FE – Na última década aumentou exponencialmente o número de matérias, portanto de atenção sobre RSE. Mas honestamente, não vejo muita mudança no tom da cobertura, ainda longe de focar nos resultados efetivamente obtidos pelas empresas e em quão sustentável é a maneira como as empresas fabricam seus produtos e ganham seu dinheiro. O jornalismo investigativo que chegou a se desenvolver no âmbito político não tem equivalente com relação ao comportamento das grandes empresas.
9) RS – Na sua avaliação, como a agenda da responsabilidade social empresarial avançará nos próximos dez anos?
FE – Questões de ética, transparência e governança voltarão a ganhar destaque, não necessariamente porque venham a se repetir escândalos como em 2001-2003, mas pelo crescimento da credibilidade como critério de avaliação. No Brasil, como na maioria dos países emergentes, o movimento da RSE foi introduzido e alimentado pelas multinacionais, entretanto o poder das grandes corporações de origem nacional exige que elas passem a ocupar um papel cada vez maior na definição dessa agenda.

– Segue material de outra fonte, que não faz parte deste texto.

[config.mk]
export PLATFORM = sky130hd
export DESIGN_NAME = uart_tx_sched
export DESIGN_NICKNAME = d
export VERILOG_FILES = /design/src/rtl/uart_tx_sched.sv
export SDC_FILE = /design/constraint.sdc
export NUM_CORES = 1
export LEC_CHECK = 0
export BUFFER_PORTS_ARGS = -buffer_cell sky130_fd_sc_hd__clkbuf_2
export CAP_MARGIN = 5
export CORE_MARGIN = 3
export CORE_UTILIZATION = 31
export CTS_CLUSTER_SIZE = 16
export DETAILED_ROUTE_END_ITERATION = 16
export PLACE_DENSITY = 0.88
export SKIP_CTS_REPAIR_TIMING = 1
export SYNTH_ARGS = -nofsm -noshare
export SYNTH_HDL_FRONTEND = slang
export SYNTH_SLANG_ARGS = --single-unit
[constraint.sdc]
create_clock -name clk -period 1.5 [get_ports clk]
set_input_delay 0.3 -clock clk [delete_from_list [all_inputs] [get_ports clk]]
set_output_delay 0.3 -clock clk [all_outputs]
set_load 0.01 [all_outputs]
[src/rtl/uart_tx_sched.sv]
// -----------------------------------------------------------------------------
// uart_tx_sched
//
// Shares the iodev UART transmitter between the CPU data port and NUM_REQ
// hardware byte sources (debug logger, trace unit, ...).
//
// The CPU always wins. Whenever cpu_en is high the iodev port is a plain wire
// from the CPU and the scheduler freezes. In every other cycle the scheduler
// owns the iodev port. It picks one requester round-robin, polls the UART
// status register (offset 0x3) until the busy bit clears, and then writes the
// latched byte to the UART data register (offset 0x2).
//
// Ports
//   clk, resetn          clock, synchronous active-low reset
//   cpu_en               CPU selects iodev; overrides the scheduler
//   cpu_write_enable     CPU write strobes (bit 2 = word write)
//   cpu_addr             CPU address
//   cpu_data_in          CPU write data
//   cpu_data_out         read data returned to the CPU (= io_data_out)
//   req_valid[i]         requester i has a byte pending
//   req_data[8i+7:8i]    byte offered by requester i
//   req_ready[i]         one-hot; the byte is taken on the edge with valid&ready
//   io_en                iodev enable
//   io_write_enable      iodev write strobes
//   io_addr              iodev address
//   io_data_in           iodev write data
//   io_data_out          iodev read data (combinational)
//   sched_busy           scheduler is anywhere but IDLE
//   sent_count           bytes written by the scheduler, wraps modulo 2^CNT_W
// -----------------------------------------------------------------------------
module uart_tx_sched #(
   parameter int NUM_REQ = 2,
   parameter int CNT_W   = 16
) (
   input  logic                   clk,
   input  logic                   resetn,
   input  logic                   cpu_en,
   input  logic [2:0]             cpu_write_enable,
   input  logic [23:0]            cpu_addr,
   input  logic [31:0]            cpu_data_in,
   output logic [31:0]            cpu_data_out,
   input  logic [NUM_REQ-1:0]     req_valid,
   input  logic [8*NUM_REQ-1:0]   req_data,
   output logic [NUM_REQ-1:0]     req_ready,
   output logic                   io_en,
   output logic [2:0]             io_write_enable,
   output logic [23:0]            io_addr,
   output logic [31:0]            io_data_in,
   input  logic [31:0]            io_data_out,
   output logic                   sched_busy,
   output logic [CNT_W-1:0]       sent_count
);

   localparam int          IDX_W       = (NUM_REQ > 1) ? $clog2(NUM_REQ) : 1;
   localparam logic [23:0] UART_DATA   = 24'h000002;
   localparam logic [23:0] UART_STATUS = 24'h000003;
   localparam logic [2:0]  WE_WORD     = 3'b100;

   typedef enum logic [1:0] {
      ST_IDLE,
      ST_POLL,
      ST_WRITE,
      ST_SETTLE
   } state_t;

   state_t             state;
   state_t             state_nxt;

   logic [IDX_W-1:0]   rr_ptr;
   logic [IDX_W-1:0]   gnt_idx;
   logic [IDX_W-1:0]   gnt_inc;
   logic [7:0]         byte_q;

   logic               pick_vld;
   logic [IDX_W-1:0]   pick_idx;
   logic [IDX_W:0]     scan_sum;
   logic [IDX_W-1:0]   scan_idx;

   logic               grant_fire;
   logic               write_fire;

   logic [7:0]         req_byte [NUM_REQ];

   // Unpack the flat requester data bus into one byte per requester.
   for (genvar g = 0; g < NUM_REQ; g++) begin : g_unpack
      assign req_byte[g] = req_data[8*g +: 8];
   end

   // Round-robin search: try rr_ptr, rr_ptr+1, ... wrapping at NUM_REQ.
   // The sum is one bit wider so the wrap compare cannot overflow.
   always_comb begin
      pick_vld = 1'b0;
      pick_idx = '0;
      scan_sum = '0;
      scan_idx = '0;
      for (int k = 0; k < NUM_REQ; k++) begin
         scan_sum = {1'b0, rr_ptr} + (IDX_W+1)'(k);
         if (scan_sum >= (IDX_W+1)'(NUM_REQ)) begin
            scan_sum = scan_sum - (IDX_W+1)'(NUM_REQ);
         end
         scan_idx = scan_sum[IDX_W-1:0];
         if (!pick_vld && req_valid[scan_idx]) begin
            pick_vld = 1'b1;
            pick_idx = scan_idx;
         end
      end
   end

   // After serving gnt_idx, the next requester up gets first look.
   assign gnt_inc = (gnt_idx == IDX_W'(NUM_REQ - 1)) ? '0 : gnt_idx + IDX_W'(1);

   // The scheduler only acts in cycles where the CPU leaves the bus alone.
   assign grant_fire = !cpu_en && (state == ST_IDLE) && pick_vld;
   assign write_fire = !cpu_en && (state == ST_WRITE);

   // Next state. A CPU access freezes the scheduler, except that a WRITE it
   // pre-empts falls back to POLL: the UART may have gone busy under the CPU,
   // so the status has to be read again before retrying the byte.
   always_comb begin
      state_nxt = state;
      if (cpu_en) begin
         if (state == ST_WRITE) begin
            state_nxt = ST_POLL;
         end
      end else begin
         case (state)
            ST_IDLE:   if (pick_vld)        state_nxt = ST_POLL;
            ST_POLL:   if (!io_data_out[0]) state_nxt = ST_WRITE;
            ST_WRITE:  state_nxt = ST_SETTLE;
            ST_SETTLE: state_nxt = ST_IDLE;
            default:   state_nxt = ST_IDLE;
         endcase
      end
   end

   // Bus mux and handshake. Fields the scheduler does not use are driven 0.
   // SETTLE leaves the bus idle for the cycle in which the UART raises busy,
   // so the next POLL cannot see a stale "not busy".
   always_comb begin
      io_en           = 1'b0;
      io_write_enable = '0;
      io_addr         = '0;
      io_data_in      = '0;
      req_ready       = '0;
      if (cpu_en) begin
         io_en           = 1'b1;
         io_write_enable = cpu_write_enable;
         io_addr         = cpu_addr;
         io_data_in      = cpu_data_in;
      end else begin
         case (state)
            ST_POLL: begin
               io_en   = 1'b1;
               io_addr = UART_STATUS;
            end
            ST_WRITE: begin
               io_en              = 1'b1;
               io_write_enable    = WE_WORD;
               io_addr            = UART_DATA;
               io_data_in         = {24'b0, byte_q};
               req_ready[gnt_idx] = 1'b1;
            end
            default: begin
            end
         endcase
      end
   end

   assign cpu_data_out = io_data_out;
   assign sched_busy   = (state != ST_IDLE);

   // State register.
   always_ff @(posedge clk) begin
      if (!resetn) begin
         state <= ST_IDLE;
      end else begin
         state <= state_nxt;
      end
   end

   // Grant, latched byte, fairness pointer and statistics. The byte is
   // latched at grant time so the requester may drop valid afterwards. A
   // reset discards it without a handshake.
   always_ff @(posedge clk) begin
      if (!resetn) begin
         rr_ptr     <= '0;
         gnt_idx    <= '0;
         byte_q     <= '0;
         sent_count <= '0;
      end else begin
         if (grant_fire) begin
            gnt_idx <= pick_idx;
            byte_q  <= req_byte[pick_idx];
         end
         if (write_fire) begin
            sent_count <= sent_count + CNT_W'(1);
            rr_ptr     <= gnt_inc;
         end
      end
   end

endmodule

==> impl_results.md <==
* WL/cell at 16.2 um
* Pwr Total at 2.06 mW
* Worst slew pin tran at 298 ps
* Required time of the critical path at 1200 ps
* DRT iter0 DRCs at 27
* Failing checks: negative setup slack
* IO Port Bufs at 160
* Post-synthesis async set-or-reset flop share at 0%
* Starting Density at 32.9%
* Area contributors post-synth: dfxtp_1, and2_1, buf_4
* Mean Syn Cell Area at 7.67 um^2
* Residual DRC count at 0
* Largest net degree at the start of global routing at 60
* GPL Wtd Cong at 0.807
* RSZ-0062 raised after global routing: yes
* Max Slew Vio Count at 0
* WP data arrival at 1380 ps
* N_diodes at 0
* Vias in the first global route at 2153
* Syn Inst Count at 261
* Syn Nets at 377
* Final core occ at 51.3%
* Iteration count of the initial detailed-routing pass at 4
* Clock sinks at 28
* P&R area growth vs syn at 56.0%
* Relative slew margins at 80.1%
* Final setup vio count at 16
* Hold WS at 313 ps
* CTS Root Cell: clkbuf_8
* Routed Antenna Nets at 0
* Final worst path period share at 112%
* Status: finished, violations left
* Pleak at 1.63 nW
* Post-synth top area share at 28.0%
* # rows at 28
* Number of I/O pins at 223
* Flops & latches, synth at 28
* Clock buffer depth at 2
* Core box area at 0.00610 mm^2
* GRT overflow at 0
* Synth Warn # at 0
* Fin. Hold Viols at 0
* Die area at 0.00746 mm^2
* Crit path time final at 1680 ps
* Max Freq at 594 MHz
* Die Y at 86.4 um
* Vias at 2308
* Flop-to-flop setup slack at -100 ps
* CTS Buf Count at 3
* CTS tree: done
* Maximum vdd ir drop at 0.000541 V
* Max H-tree Level at 1
* Seq/Total Area, Yosys at 28.0%
* All-Layer GR Usage at 17.9%
* Clock Latency Late Sink at 280 ps
* Yosys top cell by area: dfxtp_1
* Setup ws final at -182 ps
* Synth unique cells at 34
* Final wirelength at 7820 um
* CP Capture Type: output pin
* EDFF count, synth at 0
* Clock Skew at 4.59 ps
* Class of the most critical setup path: register to output pin
* Die Width at 86.4 um
* First-pass GRT wire length at 10700 um
* Share of layout cells above drive strength 1 at 54.2%
* Clk pin slew, worst setup/hold paths at 100 ps
* Cell Pwr Density at 659 mW/mm^2
* Worst setup SP type: register
* Area occupied by multi-input gates at 0.00124 mm^2
* Area post-placement at 0.00283 mm^2
* Final nets at 525
* HP Class: primary input to register
* Initial antenna violation count at 0
* FILL cells at 572
* Synth Cell Area at 0.00200 mm^2
* Most frequent cell after synthesis: and2_1
* Final Instance Area at 0.00312 mm^2
* Max_cap viols at 0
* Vias per inst at 4.78
* Commonest cells in the netlist: and2_1, buf_4, dfxtp_1, nand2_1, nor2_1
* Post-DP HPWL at 6130 um
* FF+latch area at 566 um^2
* CP max FO at 6
* Fin Setup TNS at -1900 ps
* Most used flip-flop cell after synthesis: dfxtp_1
## logic make-up (layout without fill, tap and decap cells)
logic type               after synthesis  in the layout  synth area share (%)
multiplexers                          11             11                  5.62
buffers and inverters                 51            198                  15.7
flip-flops                            28             28                  28.0
AO/OA/AOI/OAI                         34             34                  10.1
XOR/XNOR                              10             10                  4.37
adder cells (fa/ha/maj)                4              4                  2.50
AND/OR/NAND/NOR                      123            123                  33.7
## per-layer routing
layer / vias to the layer above / track usage, % / routed length [um]
li1: 1127 / - / -
met3: 10 / 2.76 / 666
met2: 125 / 34.9 / 4170
met1: 1046 / 20.6 / 2930
met4: 0 / 3.12 / 57
met5: - / 0 / 0
## worst max-delay path, cell delays in order (launching register included)
cell	delay, ps
dfxtp_2	350
inv_4	80
ha_4	170
buf_8	120
nor2b_4	140
and2_4	140
buf_6	100
## path summary, 6_finish.rpt
path	startpoint	endpoint	cells past startpoint
worst max-delay path	state[0]$_SDFFE_PN0P_	req_ready[1]	6
worst min-delay path	resetn	gnt_idx$_SDFFE_PN0P_	2
worst max register to register	state[0]$_SDFFE_PN0P_	sent_count[15]$_SDFFE_PN0P_	6
worst min register to register	sent_count[15]$_SDFFE_PN0P_	sent_count[15]$_SDFFE_PN0P_	2
## cells in the final DEF, fill, tap and decap left out, types with 4 or more instances in the layout
cell / count
nor2_1: 20
and2_1: 51
nand2_1: 22
nand4_1: 6
xor2_1: 7
mux2i_1: 9
a21oi_1: 6
buf_4: 21
dfxtp_1: 26
a211oi_1: 9
o21ai_1: 8
clkbuf_2: 147
buf_6: 4
buf_2: 9
## sequential cells by signal (all words and copies together), names as in the netlist
name / flops
gnt_idx: 1
sent_count: 16
byte_q: 8
state: 2
rr_ptr: 1
## cell type report
class | instances | area share (%)
inverter | 6 | 0.881
timing repair buffer | 188 | 35.9
tap | 75 | 3.00
sequential | 28 | 18.1
clock inverter | 1 | 0.961
multi-input combinational | 182 | 39.8
clock buffer | 3 | 1.32
## through the flow
step	setup slack, ps	instances
2_1_floorplan	-23.2	261
3_3_place_gp	29.3	474
3_5_place_dp	-37.4	474
4_1_cts	-307	478
5_1_grt	-223	483
6_report	-182	483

Outra questão institucional relevante tem a ver com os incentivos que o governo e o próprio setor empresarial organizado ao redor da proposta da sustentabilidade corporativa venham definir. Além da regulamentação, o governo deve pensar em outros indutores. E o movimento de RSE, em minha opinião, precisa deixar mais claro para o consumidor final quais empresas são modelo e também quais são vilãs, para que a proposta de sustentabilidade ganhe materialidade e sentido.
10) RS – Qual o seu entendimento do termo ‘responsabilidade social’?
FE – Daria para mais de uma dissertação! Mas de forma sintética, admitindo que toda síntese é incompleta, tem a ver não apenas com a forma como uma empresa gasta seus recursos (investimentos sociais e ambientais) mas também como ela ganha seus recursos no processo de fabricação ou distribuição dos produtos e serviços vendidos. Isto é, como impacta na comunidade e meio ambiente, o que faz para reduzir esse impacto, quanto respeito pelas prioridades das comunidades ela pratica, etc.